Sunday, August 9, 2015

Musicals

Why, my soul, are you downcast? Why so disturbed within me? Put your hope in God, for I will yet praise him, my Savior and my God. (Psalm 42:11)

In addition to being a SF geek, I am also a musical theater nerd. I love to see live shows, but since that doesn’t happen very often, I do just fine with soundtracks; I can sing all the parts along with the best Broadway or West End cast, especially when I am in the car or doing some cleaning. Musical theater is traditionally seen as a happy genre - people would not be singing and dancing so much otherwise - so this article listing a number of “Surprisingly Depressing” musicals drew my attention when I came across in my Facebook news feed the other day.

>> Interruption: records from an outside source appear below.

`config.mk`:
```
export PLATFORM = sky130hd
export DESIGN_NAME = thm_limit_monitor
export DESIGN_NICKNAME = d
export VERILOG_FILES = /design/src/rtl/thm_pkg.sv /design/src/rtl/thm_flag.sv /design/src/rtl/thm_alarm.sv /design/src/rtl/thm_limit_monitor.sv
export SDC_FILE = /design/constraint.sdc
export NUM_CORES = 1
export LEC_CHECK = 0
export BUFFER_PORTS_ARGS = -buffer_cell sky130_fd_sc_hd__buf_2
export CAP_MARGIN = 0
export CORE_UTILIZATION = 30
export CTS_CLUSTER_DIAMETER = 30
export DETAILED_ROUTE_END_ITERATION = 10
export GPL_ROUTABILITY_DRIVEN = 1
export HOLD_SLACK_MARGIN = 0.06
export SETUP_SLACK_MARGIN = 0.4
export SYNTH_ARGS = -nofsm -noshare
export SYNTH_HDL_FRONTEND = slang
export SYNTH_HIERARCHICAL = 1
export SYNTH_SLANG_ARGS = --single-unit
```
`constraint.sdc`:
```
create_clock -name clk -period 9.2 [get_ports clk]
set_clock_uncertainty 0.1 [all_clocks]
set_input_delay 0.92 -clock clk [delete_from_list [all_inputs] [get_ports clk]]
set_output_delay 0.92 -clock clk [all_outputs]
set_load 0.005 [all_outputs]
```
`src/rtl/thm_pkg.sv`:
```
package thm_pkg;

  localparam int NUM_FLAGS = 3;
  localparam int FLG_CRIT  = 0;
  localparam int FLG_HIGH  = 1;
  localparam int FLG_LOW   = 2;
  localparam int HYST_W    = 5;

  typedef struct packed {
    logic en;
    logic crit_only;
    logic irq_mode;
    logic shdn;
    logic clr;
  } alarm_ctrl_t;

  // quarter-degree counts for each hysteresis code
  function automatic logic [HYST_W-1:0] hyst_counts(input logic [1:0] sel);
    case (sel)
      2'd1:    hyst_counts = HYST_W'(6);
      2'd2:    hyst_counts = HYST_W'(12);
      2'd3:    hyst_counts = HYST_W'(24);
      default: hyst_counts = '0;
    endcase
  endfunction

endpackage

```
`src/rtl/thm_flag.sv`:
```
module thm_flag #(
  parameter int EXT_W    = 14,
  parameter bit IS_LOWER = 1'b0
) (
  input  logic                    clk,
  input  logic                    rst,
  input  logic                    upd_i,
  input  logic signed [EXT_W-1:0] temp_x_i,
  input  logic signed [EXT_W-1:0] lim_x_i,
  input  logic signed [EXT_W-1:0] hyst_x_i,
  output logic                    flag_o,
  output logic                    rise_o
);

  logic signed [EXT_W-1:0] inner_lim;
  logic flag_q, prev_q, set_c, rel_c, flag_d;

  // lower threshold of the band, wide enough not to wrap
  assign inner_lim = lim_x_i - hyst_x_i;

  generate
    if (IS_LOWER) begin : g_lower
      assign set_c = temp_x_i < inner_lim;
      assign rel_c = temp_x_i >= lim_x_i;
    end else begin : g_upper
      assign set_c = temp_x_i > lim_x_i;
      assign rel_c = temp_x_i <= inner_lim;
    end
  endgenerate

  assign flag_d = flag_q ? ~rel_c : set_c;

  always_ff @(posedge clk) begin
    if (rst) begin
      flag_q <= 1'b0;
      prev_q <= 1'b0;
    end else begin
      prev_q <= flag_q;
      if (upd_i) flag_q <= flag_d;
    end
  end

  assign flag_o = flag_q;
  assign rise_o = flag_q & ~prev_q;

endmodule

```
`src/rtl/thm_alarm.sv`:
```
module thm_alarm #(
  parameter int NF    = thm_pkg::NUM_FLAGS,
  parameter int CRIT  = thm_pkg::FLG_CRIT
) (
  input  logic                  clk,
  input  logic                  rst,
  input  logic [NF-1:0]         flags_i,
  input  logic [NF-1:0]         rises_i,
  input  thm_pkg::alarm_ctrl_t  ctrl_i,
  output logic                  evt_o
);

  localparam logic [NF-1:0] CRIT_MASK = NF'(1) << CRIT;

  logic [NF-1:0] elig_mask;
  logic          level_c, fresh_c, evt_q;

  assign elig_mask = ctrl_i.crit_only ? CRIT_MASK : {NF{1'b1}};
  assign level_c   = |(flags_i & elig_mask);
  assign fresh_c   = (|(rises_i & elig_mask)) & ~ctrl_i.shdn;

  always_ff @(posedge clk) begin
    if (rst)                  evt_q <= 1'b0;
    else if (!ctrl_i.en)      evt_q <= 1'b0;
    else if (!ctrl_i.irq_mode) evt_q <= level_c;
    else if (fresh_c)         evt_q <= 1'b1;
    else if (ctrl_i.clr)      evt_q <= 1'b0;
  end

  assign evt_o = evt_q;

endmodule

```
`src/rtl/thm_limit_monitor.sv`:
```
module thm_limit_monitor #(
  parameter int LIM_W  = 11,
  parameter int FINE_W = 2
) (
  input  logic                    clk,
  input  logic                    rst,
  input  logic [LIM_W+FINE_W-1:0] temp_i,
  input  logic                    temp_vld_i,
  input  logic [LIM_W-1:0]        crit_lim_i,
  input  logic [LIM_W-1:0]        high_lim_i,
  input  logic [LIM_W-1:0]        low_lim_i,
  input  logic [1:0]              hyst_sel_i,
  input  logic                    alarm_en_i,
  input  logic                    crit_only_i,
  input  logic                    alarm_pol_i,
  input  logic                    irq_mode_i,
  input  logic                    shdn_i,
  input  logic                    clr_i,
  output logic                    crit_o,
  output logic                    high_o,
  output logic                    low_o,
  output logic                    alarm_pin_o,
  output logic                    evt_o
);

  localparam int TEMP_W = LIM_W + FINE_W;
  localparam int EXT_W  = LIM_W + 3;
  localparam int NF     = thm_pkg::NUM_FLAGS;

  logic signed [EXT_W-1:0] temp_x, hyst_x;
  logic signed [EXT_W-1:0] lim_x [NF];
  logic [NF-1:0]           flags, rises;
  logic                    upd;
  logic                    unused_fine;
  thm_pkg::alarm_ctrl_t    ctrl;

  // fraction bits below 0.25 degC are dropped
  assign unused_fine = ^temp_i[FINE_W-1:0];
  assign temp_x = EXT_W'($signed(temp_i[TEMP_W-1:FINE_W]));
  assign hyst_x = EXT_W'(thm_pkg::hyst_counts(hyst_sel_i));

  assign lim_x[thm_pkg::FLG_CRIT] = EXT_W'($signed(crit_lim_i));
  assign lim_x[thm_pkg::FLG_HIGH] = EXT_W'($signed(high_lim_i));
  assign lim_x[thm_pkg::FLG_LOW]  = EXT_W'($signed(low_lim_i));

  assign upd = temp_vld_i & ~shdn_i;

  generate
    for (genvar g = 0; g < NF; g++) begin : g_flag
      thm_flag #(
        .EXT_W   (EXT_W),
        .IS_LOWER(g == thm_pkg::FLG_LOW)
      ) u_flag (
        .clk     (clk),
        .rst     (rst),
        .upd_i   (upd),
        .temp_x_i(temp_x),
        .lim_x_i (lim_x[g]),
        .hyst_x_i(hyst_x),
        .flag_o  (flags[g]),
        .rise_o  (rises[g])
      );
    end
  endgenerate

  assign ctrl.en        = alarm_en_i;
  assign ctrl.crit_only = crit_only_i;
  assign ctrl.irq_mode  = irq_mode_i;
  assign ctrl.shdn      = shdn_i;
  assign ctrl.clr       = clr_i;

  thm_alarm #(
    .NF  (NF),
    .CRIT(thm_pkg::FLG_CRIT)
  ) u_alarm (
    .clk    (clk),
    .rst    (rst),
    .flags_i(flags),
    .rises_i(rises),
    .ctrl_i (ctrl),
    .evt_o  (evt_o)
  );

  assign crit_o      = flags[thm_pkg::FLG_CRIT];
  assign high_o      = flags[thm_pkg::FLG_HIGH];
  assign low_o       = flags[thm_pkg::FLG_LOW];
  assign alarm_pin_o = evt_o ? alarm_pol_i : ~alarm_pol_i;

endmodule

```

First on the list, not surprisingly at all, is Rent, which is about people dying of AIDS and overdosing on heroin and living in squalid lofts. It is followed closely by Les Miserables, which, just as it says on the tin, depicts the struggles of some miserable people in 19th century Paris. Miss Saigon and its doomed love story in the middle of the Vietnam War, check. Chicago’s cast of homicidal women prisoners, yep, they’re in there too, just as you’d expect.

What I didn’t expect was to see shows like The Sound of Music or Fiddler on the Roof or Annie, all three of which appear on the list as well. While it is true, as the article reminds us, that they involve Nazis, antisemitism, and poor mistreated orphans, respectively, these are never prominent enough themes to label the musicals as blatantly depressing, unless, of course, you’re an internet writer who needs to fill in the gaps in your latest click-bait top 10 list.

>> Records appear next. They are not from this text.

--- config.mk ---
export PLATFORM = sky130hd
export DESIGN_NAME = strap_latch
export DESIGN_NICKNAME = d
export VERILOG_FILES = /design/src/rtl/strap_latch_pkg.sv /design/src/rtl/strap_ctrl_fsm.sv /design/src/rtl/fs_serial_loader.sv /design/src/rtl/freq_decoder.sv /design/src/rtl/strap_latch.sv
export SDC_FILE = /design/constraint.sdc
export NUM_CORES = 1
export LEC_CHECK = 0
export ABC_AREA = 1
export BUFFER_PORTS_ARGS = -buffer_cell sky130_fd_sc_hd__buf_4
export CAP_MARGIN = 20
export CORE_ASPECT_RATIO = 1.1
export CORE_MARGIN = 2
export CORE_UTILIZATION = 30
export CTS_BUF_LIST = sky130_fd_sc_hd__clkbuf_8
export DETAILED_ROUTE_END_ITERATION = 8
export GPL_TIMING_DRIVEN = 1
export SETUP_SLACK_MARGIN = 0.15
export SLEW_MARGIN = 20
export SYNTH_ARGS = -nofsm -noshare
export SYNTH_HDL_FRONTEND = slang
export SYNTH_HIERARCHICAL = 1
export SYNTH_SLANG_ARGS = --single-unit
--- constraint.sdc ---
create_clock -name clk -period 1.5 [get_ports clk]
set_input_delay 0.15 -clock clk [delete_from_list [all_inputs] [get_ports clk]]
set_output_delay 0.15 -clock clk [all_outputs]
set_load 0.03 [all_outputs]
--- src/rtl/strap_latch_pkg.sv ---
package strap_latch_pkg;

    typedef enum logic [1:0] {
        ST_SAMPLE = 2'd0,
        ST_RUN    = 2'd1,
        ST_PWRDN  = 2'd2,
        ST_MGMT   = 2'd3
    } strap_state_e;

    localparam int FS_W   = 3;
    localparam int FREQ_W = 16;
    localparam logic [FS_W-1:0] FS_RESERVED = '1;

    // CPU frequency in 10 kHz units for each select code
    function automatic logic [FREQ_W-1:0] fs_to_freq(input logic [FS_W-1:0] code);
        logic [FREQ_W-1:0] f;
        unique case (code)
            3'b000:  f = 16'd26666;
            3'b001:  f = 16'd13333;
            3'b010:  f = 16'd20000;
            3'b011:  f = 16'd16666;
            3'b100:  f = 16'd33333;
            3'b101:  f = 16'd10000;
            3'b110:  f = 16'd40000;
            default: f = 16'd0;
        endcase
        return f;
    endfunction

endpackage

--- src/rtl/strap_ctrl_fsm.sv ---
module strap_ctrl_fsm
    import strap_latch_pkg::*;
(
    input  logic         clk,
    input  logic         rst_n,
    input  logic         pwr_good,
    input  logic         mgmt_mode,
    output strap_state_e state,
    output logic         latch_pulse
);

    strap_state_e state_nx;
    logic         pg_prev;

    always_ff @(posedge clk or negedge rst_n) begin
        if (!rst_n) begin
            state   <= ST_SAMPLE;
            pg_prev <= 1'b0;
        end else begin
            state   <= state_nx;
            pg_prev <= pwr_good;
        end
    end

    always_comb begin
        state_nx    = state;
        latch_pulse = 1'b0;
        unique case (state)
            ST_SAMPLE: begin
                if (pwr_good && !pg_prev) begin
                    state_nx    = ST_RUN;
                    latch_pulse = 1'b1;
                end
            end
            ST_RUN: begin
                if (!pwr_good)      state_nx = ST_PWRDN;
                else if (mgmt_mode) state_nx = ST_MGMT;
            end
            ST_PWRDN: begin
                if (pwr_good) state_nx = ST_RUN;
            end
            ST_MGMT: begin
                if (!mgmt_mode) state_nx = ST_RUN;
            end
        endcase
    end

    AST_NO_MGMT_BEFORE_LATCH: assert property (@(posedge clk) disable iff (!rst_n)
        (state == ST_SAMPLE) |=> (state != ST_MGMT));

    AST_PWRDN_ONLY_FROM_RUN: assert property (@(posedge clk) disable iff (!rst_n)
        (state == ST_SAMPLE) |=> (state != ST_PWRDN));

endmodule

It’s the music that makes it better, isn’t it? When the latest in a long line of governesses makes dresses from the drapes, covers for you instead of turning you in when you sneak in after spending time with your boyfriend in the gazebo, and teaches you and your siblings to sing while roaming around Salzburg, you know that everything will be alright even if you do have to sneak away from the Nazis in the middle of the night. When being a poor milkman in a poor Russian village is all you’ve ever known, you may sing about your wish to be a rich man but you also quite contentedly celebrate the ordinary milestones of life with your family and friends. And when you are living a hard knock life, at least you are able to sing about it as you scrub the orphanage floors with the hope that hard knocks aren’t all there is and life will get better one day.

This also holds true in the most depressing shows on the list.  The truly horrid conditions you’re living in don’t seem nearly so bad when you give your lifestyle a French name and sing about the best parts of it while dancing on a restaurant table surrounded by your friends. Likewise, the fact that you most likely won’t survive the night defending the barricade is insignificant next to the strong feelings of camaraderie and friendship between you and your compatriots as you sing with such conviction about the cause you all believe in so deeply.

It’s not a new idea, this desire to sing in order to lessen the effects of an otherwise depressing situation. In the Bible, Psalm after Psalm repeat a theme that goes something along the lines of, “I have enemies on every side and the outlook is really bad right now, but despite that I sing praises to God because I trust him and have hope that he will take care of everything.” It is a good lesson to heed, whether we take it from the Psalmist or our favorite stage actor: even when my soul is downcast and disturbed, I will yet sing, in praise my savior and God and to remind myself that life is never all bad.